BEGIN
==> src/trap_dec_pkg.sv <==
// Constants and types shared by the id and wait trap decoder
// Contract
// - Group-2 kernel 64-bit cache id reads trap, 0x18
// - User cache-type read: hyp trap only if allowed
// - Kernel size-select writes trap, 0x18 or 0x03
// - Group-2 kernel 32-bit reads trap with 0x03
// - Zero never traps; one traps if hyp enabled
// - Host-in-hyp with general traps masks three controls
// - Group-1 kernel id reads trap, 0x18 or 0x03
// - General traps set: group-1 control ignored
// - Warm reset value unknown; nothing relies on it (here reset loads zero and the trap logic uses it)
// - Group-0 bit only with 32-bit support, else zero
// - Bytecode id reads trap with 0x05
// - Kernel fp id moves trap with 0x08
// - Fp id writes ignored, no user access
// - Undefined user bytecode read beats group-0 trap
// - Wait-for-event at user/kernel traps, 0x01
// - Timeout wait variant also trapped when present
// - Trap only if sleeping and not kernel-trapped
// - 32-bit conditional wait traps only on pass
// - Wait that would sleep forever must trap
package trap_dec_pkg;

    // Register byte offsets on the bus
    localparam logic [3:0] CTRL_OFFSET = 4'h0;
    localparam logic [3:0] HOST_OFFSET = 4'h4;
    localparam logic [3:0] STATUS_OFFSET = 4'h8;
    // Control bit positions
    localparam int G2_BIT = 17;
    localparam int G1_BIT = 16;
    localparam int G0_BIT = 15;
    localparam int WE_BIT = 14;
    localparam int E2H_BIT = 0;
    localparam int TGE_BIT = 1;
    // Status fields
    localparam int ST_EC_LSB = 0;
    localparam int ST_KERN_BIT = 8;
    localparam int ST_UNDEF_BIT = 9;
    localparam int ST_CNT_LSB = 16;
    // Reset values
    localparam logic [31:0] CTRL_RESET = 32'h0000_0000;
    localparam logic [31:0] HOST_RESET = 32'h0000_0000;
    // Exception class codes
    localparam logic [5:0] EC_NONE = 6'h00;
    localparam logic [5:0] EC_WAIT = 6'h01;
    localparam logic [5:0] EC_COPROC = 6'h03;
    localparam logic [5:0] EC_BYTECODE = 6'h05;
    localparam logic [5:0] EC_FP_ID = 6'h08;
    localparam logic [5:0] EC_SYSREG = 6'h18;

    // Register addressed by a system register access
    typedef enum logic [3:0] {
        REG_NONE, REG_CACHE_TYPE, REG_CACHE_SIZE_ID, REG_CACHE_SIZE_ID2,
        REG_CACHE_LEVEL, REG_CACHE_SIZE_SEL, REG_REVISION, REG_AUX,
        REG_MATRIX, REG_TCM_TYPE, REG_TLB_TYPE, REG_BYTECODE,
        REG_FP_SYSTEM
    } id_reg_t;

    typedef enum logic {LVL_USER = 1'b0, LVL_KERNEL = 1'b1} level_t;

    // One resolved instruction from decode
    typedef struct packed {
        logic valid;       // Instruction resolved this cycle
        logic rd;          // Register read
        logic wr;          // Register write
        id_reg_t sel;      // Target register
        level_t lvl;       // Current level
        logic is64;        // 64-bit execution state
        logic fp_move;     // Fp system register move form
        logic wait_for_event_instr;         // Wait-for-event
        logic wait_for_event_timeout_instr;        // Wait-for-event with timeout
        logic cond_pass;   // Condition check passed
        logic would_sleep; // Would enter low power
        logic os_no_trap;  // Kernel no-trap control for waits
        logic uct_nonzero; // User cache type access allowed
    } access_t;

    // Outcome handed to exception entry
    typedef struct packed {
        logic hyp;
        logic kern;
        logic undef;
        logic [5:0] ec;
    } verdict_t;

    typedef enum logic [1:0] {BUS_IDLE = 2'b00, BUS_ACK = 2'b01} bus_state_t;

    // Class for a register trap by execution state
    function automatic logic [5:0] ec_by_width(input logic is64);
        return is64 ? EC_SYSREG : EC_COPROC;
    endfunction : ec_by_width

    // Byte-lane merge of a bus write
    function automatic logic [31:0] merge_bytes(input logic [31:0] old,
        input logic [31:0] wdata, input logic [3:0] be);
        logic [31:0] res;
        res = old;
        for (int i = 0; i < 4; i++) begin
            if (be[i]) begin
                res[i*8 +: 8] = wdata[i*8 +: 8];
            end
        end
        return res;
    endfunction : merge_bytes

endpackage : trap_dec_pkg

==> src/id_and_wait_trap_decoder.sv <==
// Trap decision for id register groups and wait-for-event
//
// The implementer's own choices: register access over Avalon-MM and the register addresses.
`timescale 1ns/1ps
`default_nettype none
module id_and_wait_trap_decoder
    import trap_dec_pkg::*;
#(
    parameter bit SUPPORT_32BIT = 1'b1,     // 32-bit execution present
    parameter bit HOST_EXT = 1'b1,          // Host extensions present
    parameter bit WAIT_TIMEOUT = 1'b1,      // Timeout wait present
    parameter bit BYTECODE_USER_RAZ = 1'b1, // User bytecode id reads zero
    parameter int COUNT_W = 16              // Trap counter width
) (
    input wire logic mclk_i,
    input wire logic sys_rst_i,
    // Avalon-MM slave
    input wire logic [3:0] avs_address_i,
    input wire logic avs_read_i,
    input wire logic avs_write_i,
    input wire logic [31:0] avs_writedata_i,
    input wire logic [3:0] avs_byteenable_i,
    output logic [31:0] avs_readdata_o,
    output logic avs_waitrequest_o,
    // Decode side
    input wire logic hyp_enabled_i,
    input wire access_t acc_i,
    // Exception entry side
    output logic hyp_trap_o,
    output logic [5:0] class_code_o,
    output logic kern_trap_o,
    output logic undef_o
);

    // Writable control bits, only these are stored
    localparam logic [31:0] CTRL_MASK = (32'h1 << G2_BIT) |
        (32'h1 << G1_BIT) | (32'h1 << WE_BIT) |
        (SUPPORT_32BIT ? (32'h1 << G0_BIT) : 32'h0);
    localparam logic [31:0] HOST_MASK = (32'h1 << E2H_BIT) |
        (32'h1 << TGE_BIT);

    // Bus state and registers
    bus_state_t bus_state_reg; // Slave handshake state
    bus_state_t bus_state_next;
    logic [31:0] ctrl_reg;     // Trap control bits
    logic [31:0] ctrl_next;
    logic [31:0] host_reg;     // Host-in-hyp and general trap bits
    logic [31:0] host_next;
    logic [31:0] rdata_reg;    // Read data, loaded while waiting
    logic [31:0] rdata_next;
    logic [5:0] last_ec_reg;   // Class of the last outcome, zero for kernel or undefined
    logic last_kern_reg;       // Last outcome was a kernel trap
    logic last_undef_reg;      // Last outcome was undefined
    logic [COUNT_W-1:0] trap_cnt_reg; // Hyp traps taken

    // Classifier results
    logic g2_hit;
    logic g1_hit;
    logic g0_hit;
    logic [5:0] g0_ec;
    logic cls_kern;
    logic cls_undef;
    logic wait_ok;
    logic wait_kern;
    verdict_t verdict;

    // Access decode
    id_access_classifier #(
        .BYTECODE_USER_RAZ(BYTECODE_USER_RAZ)
    ) u_classifier (
        .acc_i(acc_i),
        .g2_hit_o(g2_hit),
        .g1_hit_o(g1_hit),
        .g0_hit_o(g0_hit),
        .g0_ec_o(g0_ec),
        .kern_hit_o(cls_kern),
        .undef_hit_o(cls_undef)
    );

    // Wait qualification
    wait_event_qualifier #(
        .WAIT_TIMEOUT(WAIT_TIMEOUT)
    ) u_wait (
        .acc_i(acc_i),
        .hyp_ok_o(wait_ok),
        .kern_hit_o(wait_kern)
    );

    // Bus request decode
    wire bus_req = avs_read_i || avs_write_i;
    wire in_ack = bus_state_reg == BUS_ACK;
    wire wr_take = avs_write_i && in_ack;
    wire sel_ctrl = avs_address_i == CTRL_OFFSET;
    wire sel_host = avs_address_i == HOST_OFFSET;
    wire sel_status = avs_address_i == STATUS_OFFSET;

    // Status word seen by software
    wire [31:0] status_word = (32'(last_ec_reg) << ST_EC_LSB) |
        (32'(last_kern_reg) << ST_KERN_BIT) |
        (32'(last_undef_reg) << ST_UNDEF_BIT) |
        (32'(trap_cnt_reg) << ST_CNT_LSB);

    // Direct reads return the stored bits even when masked
    wire [31:0] rd_mux = sel_ctrl ? ctrl_reg :
        sel_host ? host_reg :
        sel_status ? status_word : 32'h0000_0000;

    // One wait state on every access keeps read data registered
    assign avs_waitrequest_o = bus_req && !in_ack;
    assign avs_readdata_o = rdata_reg;

    assign bus_state_next = (bus_req && !in_ack) ? BUS_ACK : BUS_IDLE;
    assign rdata_next = (avs_read_i && !in_ack) ? rd_mux : rdata_reg;
    // Unmapped writes are dropped; group-0 bit stays zero without 32-bit
    assign ctrl_next = (wr_take && sel_ctrl) ?
        (merge_bytes(ctrl_reg, avs_writedata_i, avs_byteenable_i) &
        CTRL_MASK) : ctrl_reg;
    assign host_next = (wr_take && sel_host) ?
        (merge_bytes(host_reg, avs_writedata_i, avs_byteenable_i) &
        HOST_MASK) : host_reg;

    // Bus and control registers
    // Controls come out of reset at a fixed value, and the trap logic
    // uses that value directly until software writes them
    always_ff @(posedge mclk_i or posedge sys_rst_i) begin
        if (sys_rst_i) begin
            bus_state_reg <= BUS_IDLE;
            ctrl_reg <= CTRL_RESET;
            host_reg <= HOST_RESET;
            rdata_reg <= 32'h0000_0000;
        end else begin
            bus_state_reg <= bus_state_next;
            ctrl_reg <= ctrl_next;
            host_reg <= host_next;
            rdata_reg <= rdata_next;
        end
    end

    // Effective controls
    wire trap_general_exceptions = host_reg[TGE_BIT];
    wire vhe_host = HOST_EXT && host_reg[E2H_BIT] && trap_general_exceptions;
    wire eff_g2 = ctrl_reg[G2_BIT] && !vhe_host;
    wire eff_g1 = ctrl_reg[G1_BIT] && !trap_general_exceptions;
    wire eff_g0 = ctrl_reg[G0_BIT] && !vhe_host;
    wire eff_we = ctrl_reg[WE_BIT] && !vhe_host;

    // Hyp trap only when the hyp level is enabled
    wire t_g2 = hyp_enabled_i && eff_g2 && g2_hit;
    wire t_g1 = hyp_enabled_i && eff_g1 && g1_hit;
    wire t_g0 = hyp_enabled_i && eff_g0 && g0_hit;
    wire t_we = hyp_enabled_i && eff_we && wait_ok;
    wire any_kern = cls_kern || wait_kern;

    // Priority: undefined, then kernel trap, then hyp trap
    always_comb begin
        verdict = '{hyp: 1'b0, kern: 1'b0, undef: 1'b0, ec: EC_NONE};
        if (cls_undef) begin
            verdict.undef = 1'b1;
        end else if (any_kern) begin
            verdict.kern = 1'b1;
        end else if (t_g2 || t_g1) begin
            verdict.hyp = 1'b1;
            verdict.ec = ec_by_width(acc_i.is64);
        end else if (t_g0) begin
            verdict.hyp = 1'b1;
            verdict.ec = g0_ec;
        end else if (t_we) begin
            verdict.hyp = 1'b1;
            verdict.ec = EC_WAIT;
        end
    end

    // Answer in the cycle the instruction resolves, no pipeline
    assign hyp_trap_o = verdict.hyp;
    assign class_code_o = verdict.ec;
    assign kern_trap_o = verdict.kern;
    assign undef_o = verdict.undef;

    // Status capture of each outcome
    // The counter wraps; software samples it as a free-running tally
    always_ff @(posedge mclk_i or posedge sys_rst_i) begin
        if (sys_rst_i) begin
            last_ec_reg <= EC_NONE;
            last_kern_reg <= 1'b0;
            last_undef_reg <= 1'b0;
            trap_cnt_reg <= '0;
        end else if (verdict.hyp || verdict.kern || verdict.undef) begin
            last_ec_reg <= verdict.ec;
            last_kern_reg <= verdict.kern;
            last_undef_reg <= verdict.undef;
            if (verdict.hyp) begin
                trap_cnt_reg <= trap_cnt_reg + 1'b1;
            end
        end
    end
endmodule : id_and_wait_trap_decoder
`default_nettype wire

==> src/id_access_classifier.sv <==
// Classifies an access into id trap groups
`timescale 1ns/1ps
`default_nettype none
module id_access_classifier
    import trap_dec_pkg::*;
#(
    parameter bit BYTECODE_USER_RAZ = 1'b1
) (
    input wire access_t acc_i,
    output logic g2_hit_o,
    output logic g1_hit_o,
    output logic g0_hit_o,
    output logic [5:0] g0_ec_o,
    output logic kern_hit_o,
    output logic undef_hit_o
);
    // Cache id family and group members
    wire cache_grp = acc_i.sel inside {REG_CACHE_TYPE, REG_CACHE_SIZE_ID,
        REG_CACHE_SIZE_ID2, REG_CACHE_LEVEL, REG_CACHE_SIZE_SEL};
    wire kern = acc_i.valid && acc_i.lvl == LVL_KERNEL;
    wire user = acc_i.valid && acc_i.lvl == LVL_USER;
    wire user_ct = user && acc_i.is64 && acc_i.rd &&
        acc_i.sel == REG_CACHE_TYPE;
    wire g1_sel = acc_i.is64 ?
        acc_i.sel inside {REG_REVISION, REG_AUX, REG_MATRIX} :
        acc_i.sel inside {REG_TCM_TYPE, REG_TLB_TYPE, REG_REVISION, REG_AUX};
    wire bc_rd = acc_i.rd && !acc_i.is64 && acc_i.sel == REG_BYTECODE;
    wire fp_acc = !acc_i.is64 && acc_i.sel == REG_FP_SYSTEM;
    // Fp writes are dropped, so only moves that read can trap
    wire fp_hit = kern && fp_acc && acc_i.fp_move && acc_i.rd;
    wire bc_hit = bc_rd && (kern || (user && BYTECODE_USER_RAZ));

    assign g2_hit_o = (kern && cache_grp && (acc_i.rd ||
        (acc_i.wr && acc_i.sel == REG_CACHE_SIZE_SEL))) ||
        (user_ct && acc_i.uct_nonzero);
    assign g1_hit_o = kern && acc_i.rd && g1_sel;
    assign g0_hit_o = bc_hit || fp_hit;
    assign g0_ec_o = fp_hit ? EC_FP_ID : EC_BYTECODE;
    assign kern_hit_o = user_ct && !acc_i.uct_nonzero;
    // Undefined user bytecode read and any 32-bit user fp id access
    assign undef_hit_o = (user && bc_rd && !BYTECODE_USER_RAZ) ||
        (user && fp_acc);
endmodule : id_access_classifier
`default_nettype wire

==> src/wait_event_qualifier.sv <==
// Decides whether a wait-for-event may be trapped
`timescale 1ns/1ps
`default_nettype none
module wait_event_qualifier
    import trap_dec_pkg::*;
#(
    parameter bit WAIT_TIMEOUT = 1'b1
) (
    input wire access_t acc_i,
    output logic hyp_ok_o,
    output logic kern_hit_o
);
    // Timeout form joins only when the feature exists
    wire is_wait = acc_i.wait_for_event_instr || (acc_i.wait_for_event_timeout_instr && WAIT_TIMEOUT);
    // 32-bit conditional form must pass its check
    wire passes = acc_i.is64 || acc_i.cond_pass;
    // A wait that would not sleep completes early and needs no trap
    wire live = acc_i.valid && is_wait && passes && acc_i.would_sleep;
    // User waits with the kernel no-trap control clear go to kernel
    assign kern_hit_o = live && acc_i.lvl == LVL_USER &&
        !acc_i.os_no_trap;
    assign hyp_ok_o = live && !kern_hit_o;
endmodule : wait_event_qualifier
`default_nettype wire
END
What is needed
Your answer must be every line from the listing above that holds the string "parameter".

Task solution
    parameter bit SUPPORT_32BIT = 1'b1,     // 32-bit execution present
    parameter bit HOST_EXT = 1'b1,          // Host extensions present
    parameter bit WAIT_TIMEOUT = 1'b1,      // Timeout wait present
    parameter bit BYTECODE_USER_RAZ = 1'b1, // User bytecode id reads zero
    parameter int COUNT_W = 16              // Trap counter width
    parameter bit BYTECODE_USER_RAZ = 1'b1
    parameter bit WAIT_TIMEOUT = 1'b1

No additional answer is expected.